Shropshire Star

TV star Fiona Phillips opens Shropshire dementia care home

[gallery] Former GMTV presenter Fiona Phillips spoke during a visit to Shropshire of the heart-wrenching experience of seeing both her parents' lives destroyed by dementia.

Published
Fiona Phillips with Morris Care Homes chief executive Timothy Morris

During a visit to a new care home, she spoke of the vital importance of given people suffering with Alzheimer's disease the best care available.

Her mother Amy fell victim to the degenerative condition in her 50s and suffered a slow decline until her death in 2006, aged 74.

Then in a cruel twist of fate, just months after his wife's death, Fiona's father, Neville, affectionately known as Phil, received the devastating diagnosis that he too had the condition.

Fiona said over-medication turned him from "a big upright man to being stooped right over, shuffling around, dribbling" before his death last year aged 76.

She said: "The lack of understanding of dementia is appalling. When you are dumped in that situation with parents with Alzheimer's you just learn by mistakes. It splits families – it's like a bomb."

Fiona said alarm bells started ringing when she noticed changes in her mother's behaviour.

"First of all she started behaving oddly, we all think our mothers are a bit eccentric, but her behaviour wasn't right," she said. "At first we thought it was the menopause or depression, as she was only in her 50s. Eventually we found out it was early onset Alzheimer's which was devastating because you slowly and painfully over years lose the person they once were.

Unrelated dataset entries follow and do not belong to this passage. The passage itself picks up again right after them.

`src/rtl/mpx_pkg.sv`:
```
// rtl/mpx_pkg.sv - shared widths and limits for the FM-stereo MPX encoder
package mpx_pkg;

  localparam int W_DEF           = 16;
  localparam int B_DEF           = 32;
  localparam int PILOT_SHIFT_DEF = 3;

  // L+R needs one guard bit; the three-term accumulator needs three.
  localparam int SUMW = W_DEF + 1;
  localparam int ACCW = W_DEF + 3;

  localparam int SAT_MAX = (2 ** (W_DEF - 1)) - 1;
  localparam int SAT_MIN = -(2 ** (W_DEF - 1));

endpackage

```
`src/rtl/sat_signed.sv`:
```
// rtl/sat_signed.sv - combinational clamp of an IW-bit signed value into the OW-bit signed range
module sat_signed #(
  parameter int IW = 19,
  parameter int OW = 16
) (
  input  logic signed [IW-1:0] din,
  output logic signed [OW-1:0] dout
);

  localparam logic signed [IW-1:0] MAXV = {{(IW-OW+1){1'b0}}, {(OW-1){1'b1}}};
  localparam logic signed [IW-1:0] MINV = {{(IW-OW+1){1'b1}}, {(OW-1){1'b0}}};

  always_comb begin
    dout = din[OW-1:0];
    if (din > MAXV) begin
      dout = MAXV[OW-1:0];
    end else if (din < MINV) begin
      dout = MINV[OW-1:0];
    end
  end

endmodule

```
`src/rtl/mpx_encoder.sv`:
```
// rtl/mpx_encoder.sv - 3-stage MPX builder: (L+R)/2 + (L-R)/2*sub38 + pilot19/2^PILOT_SHIFT, saturated
module mpx_encoder
  import mpx_pkg::*;
#(
  parameter int W           = W_DEF,
  parameter int B           = B_DEF,
  parameter int PILOT_SHIFT = PILOT_SHIFT_DEF
) (
  input  logic                clock,
  input  logic                reset,
  input  logic                enableclk,
  input  logic                in_valid,
  input  logic                stereo_en,
  input  logic signed [W-1:0] left,
  input  logic signed [W-1:0] right,
  input  logic signed [B-1:0] sub38,
  input  logic signed [B-1:0] pilot19,
  output logic signed [W-1:0] mpx,
  output logic                mpx_valid
);

  localparam int SW = W + (SUMW - W_DEF);
  localparam int AW = W + (ACCW - W_DEF);
  localparam int PW = W + B + 1;

  logic signed [SW-1:0] sum_q, sum_d, diff_q, diff_d;
  logic signed [B-1:0]  sub_q, sub_d, pil_q, pil_d;
  logic                 v1_q, v1_d;
  logic signed [W-1:0]  sums_q, sums_d, pils_q, pils_d;
  logic signed [SW-1:0] prods_q, prods_d;
  logic                 v2_q, v2_d;
  logic signed [W-1:0]  mpx_q, mpx_d;
  logic                 mpx_valid_q, mpx_valid_d;

  logic signed [PW-1:0] prod;
  logic signed [AW-1:0] acc;
  logic signed [W-1:0]  sat_out;

  assign prod = PW'(diff_q) * PW'(sub_q);
  assign acc  = AW'(sums_q) + AW'(prods_q) + AW'(pils_q);

  sat_signed #(.IW(AW), .OW(W)) u_sat (
    .din  (acc),
    .dout (sat_out)
  );

  // Everything holds unless the sample strobe is present.
  always_comb begin
    sum_d       = sum_q;
    diff_d      = diff_q;
    sub_d       = sub_q;
    pil_d       = pil_q;
    v1_d        = v1_q;
    sums_d      = sums_q;
    prods_d     = prods_q;
    pils_d      = pils_q;
    v2_d        = v2_q;
    mpx_d       = mpx_q;
    mpx_valid_d = mpx_valid_q;
    if (enableclk) begin
      sum_d       = SW'(left) + SW'(right);
      diff_d      = stereo_en ? (SW'(left) - SW'(right)) : '0;
      sub_d       = sub38;
      pil_d       = stereo_en ? pilot19 : '0;
      v1_d        = in_valid;
      sums_d      = W'(sum_q >>> 1);
      prods_d     = SW'(prod >>> B);
      pils_d      = W'(pil_q >>> (B - W + PILOT_SHIFT));
      v2_d        = v1_q;
      mpx_d       = sat_out;
      mpx_valid_d = v2_q;
    end
  end

  always_ff @(posedge clock or negedge reset) begin
    if (!reset) begin
      sum_q       <= '0;
      diff_q      <= '0;
      sub_q       <= '0;
      pil_q       <= '0;
      v1_q        <= 1'b0;
      sums_q      <= '0;
      prods_q     <= '0;
      pils_q      <= '0;
      v2_q        <= 1'b0;
      mpx_q       <= '0;
      mpx_valid_q <= 1'b0;
    end else begin
      sum_q       <= sum_d;
      diff_q      <= diff_d;
      sub_q       <= sub_d;
      pil_q       <= pil_d;
      v1_q        <= v1_d;
      sums_q      <= sums_d;
      prods_q     <= prods_d;
      pils_q      <= pils_d;
      v2_q        <= v2_d;
      mpx_q       <= mpx_d;
      mpx_valid_q <= mpx_valid_d;
    end
  end

  assign mpx       = mpx_q;
  assign mpx_valid = mpx_valid_q;

endmodule

```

"My mum couldn't operate her own bank account, she couldn't count money out. I just remember being really cross with her and I feel so guilty now."

While battling to understand her mother's problems, Fiona noticed her father was also acting out of character.

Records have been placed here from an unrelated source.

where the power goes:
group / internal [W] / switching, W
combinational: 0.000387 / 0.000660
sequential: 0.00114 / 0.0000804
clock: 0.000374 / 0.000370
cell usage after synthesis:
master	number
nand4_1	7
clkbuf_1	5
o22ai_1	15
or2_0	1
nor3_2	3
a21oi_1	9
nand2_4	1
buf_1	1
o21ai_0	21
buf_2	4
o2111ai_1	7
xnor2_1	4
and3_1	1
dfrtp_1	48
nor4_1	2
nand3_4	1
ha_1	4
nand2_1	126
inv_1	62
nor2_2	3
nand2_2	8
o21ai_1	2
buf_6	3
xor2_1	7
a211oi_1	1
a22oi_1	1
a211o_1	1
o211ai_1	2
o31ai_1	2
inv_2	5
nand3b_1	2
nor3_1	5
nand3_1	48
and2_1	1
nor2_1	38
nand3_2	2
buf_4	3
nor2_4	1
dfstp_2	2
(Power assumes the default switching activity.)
--- src/rtl/uart_pkg.sv ---
// Shared UART definitions: TX arbiter state encoding and bit timing (100 MHz, 19200 baud).
package uart_pkg;

   localparam int CLOCKS_PER_BIT = 5208;

   localparam logic [2:0] ST_IDLE      = 3'd0;
   localparam logic [2:0] ST_START     = 3'd1;
   localparam logic [2:0] ST_WAIT_BUSY = 3'd2;
   localparam logic [2:0] ST_WAIT_DONE = 3'd3;
   localparam logic [2:0] ST_GAP       = 3'd4;

   typedef logic [15:0] cnt_t;

endpackage

--- src/rtl/rr_pick.sv ---
// Combinational round-robin picker: first eligible request after rr_ptr, wrapping modulo N.
module rr_pick #(
   parameter int N    = 4,
   parameter int ID_W = 2
) (
   input  logic [N-1:0]    req,
   input  logic [N-1:0]    mask,
   input  logic [ID_W-1:0] rr_ptr,
   output logic [ID_W-1:0] winner,
   output logic            any
);

   logic [N-1:0]   elig;
   logic [2*N-1:0] dbl;
   logic [N-1:0]   rot;
   int             base;

   // Rotate the doubled vector so bit 0 is the requester just after rr_ptr.
   always_comb begin
      elig   = req & mask;
      dbl    = {elig, elig};
      base   = int'(rr_ptr) + 1;
      rot    = N'(dbl >> base);
      winner = '0;
      any    = 1'b0;
      for (int i = N - 1; i >= 0; i--) begin
         if (rot[i]) begin
            any    = 1'b1;
            winner = ID_W'((base + i) % N);
         end
      end
   end

endmodule
==> src/rtl/jt5205_adpcm.sv <==
`timescale 1ns/1ps
// MSM5205 ADPCM decoder: sample-rate divider driven by cen, one nibble
// decoded per sample event, optional output slew interpolation.
module jt5205_adpcm
  import jt5205_pkg::*;
#(
  parameter int INTERPOL = 0
) (
  input  logic               clk,
  input  logic               reset,
  input  logic               cen,
  input  logic [1:0]         sel,
  input  logic [3:0]         din,
  output logic signed [11:0] sound,
  output logic               sample,
  output logic               irq,
  output logic               vclk_o
);

  logic [6:0]         r_cnt;
  logic [1:0]         r_sel;
  logic               r_vclk;
  logic signed [11:0] r_acc;
  logic [5:0]         r_idx;
  logic signed [11:0] r_sound;

  logic               w_halt;
  logic               w_wrap;
  logic               w_event;
  logic [6:0]         w_n;
  logic signed [11:0] w_acc_next;
  logic [5:0]         w_idx_next;

  assign w_halt  = (sel == SEL_HALT);
  assign w_n     = div_n(r_sel);
  assign w_wrap  = (r_cnt == w_n - 7'd1);
  assign w_event = cen && !w_halt && w_wrap && !reset;

  // The ratio in r_sel only changes at a wrap so a period always completes.
  always_ff @(posedge clk) begin
    if (reset) begin
      r_cnt  <= 7'd0;
      r_sel  <= sel;
      r_vclk <= 1'b0;
    end else begin
      if (r_sel == SEL_HALT && !w_halt)
        r_sel <= sel;
      if (cen && !w_halt) begin
        if (w_wrap) begin
          r_cnt  <= 7'd0;
          r_sel  <= sel;
          r_vclk <= 1'b1;
        end else begin
          r_cnt  <= r_cnt + 7'd1;
          r_vclk <= (r_cnt + 7'd1) < (w_n >> 1);
        end
      end
    end
  end

  jt5205_dec u_dec (
    .din      (din),
    .acc      (r_acc),
    .idx      (r_idx),
    .acc_next (w_acc_next),
    .idx_next (w_idx_next)
  );

  always_ff @(posedge clk) begin
    if (reset) begin
      r_acc <= 12'sd0;
      r_idx <= 6'd0;
    end else if (w_event) begin
      r_acc <= w_acc_next;
      r_idx <= w_idx_next;
    end
  end

  generate
    if (INTERPOL == 0) begin : g_direct
      always_ff @(posedge clk) begin
        if (reset)
          r_sound <= 12'sd0;
        else
          r_sound <= r_acc;
      end
    end else begin : g_slew
      logic signed [12:0] w_delta;
      logic signed [12:0] w_slew;
      assign w_delta = $signed({r_acc[11], r_acc}) - $signed({r_sound[11], r_sound});
      assign w_slew  = w_delta >>> 2;
      always_ff @(posedge clk) begin
        if (reset)
          r_sound <= 12'sd0;
        else if (cen && !w_halt) begin
          if (w_delta > -13'sd4 && w_delta < 13'sd4)
            r_sound <= r_acc;
          else
            r_sound <= r_sound + w_slew[11:0];
        end
      end
    end
  endgenerate

  assign sound  = r_sound;
  assign sample = w_event;
  assign vclk_o = r_vclk;
  assign irq    = r_vclk;

endmodule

"I was caring for them both as well as having two babies and a full-time job where I was practically getting up in the middle of the night."

She remembered the emotional moment she found out by chance, that her mother had dementia, after discovering she was visiting a day centre.

"She was never properly diagnosed," said Fiona. "The lack of understanding is appalling and it starts in the GP surgery. Mum had been visiting her GP for years saying something was wrong. Her GP had told her but she had forgotten. That's the nature of this disease."

The mother-of-two praised the newly built Cedar Court, in Audlem, near Market Drayton, which is purpose-built for people with dementia, calling it "the way forward" at its official opening yesterday.

"I only wish my parents had been in a place like this," she said. "I've seen so many awful homes. This is furnished like a house would be.

"There's an old typewriter and a potting shed, all sorts of familiar objects. It's like a proper home – that's the way forward.

"There are no vinyl chairs or boiled cabbage smell – there's no feeling that it's an institution. The manager, Caroline, is an absolute angel. She cared for her mum, it's her life. They are really in a safe place here."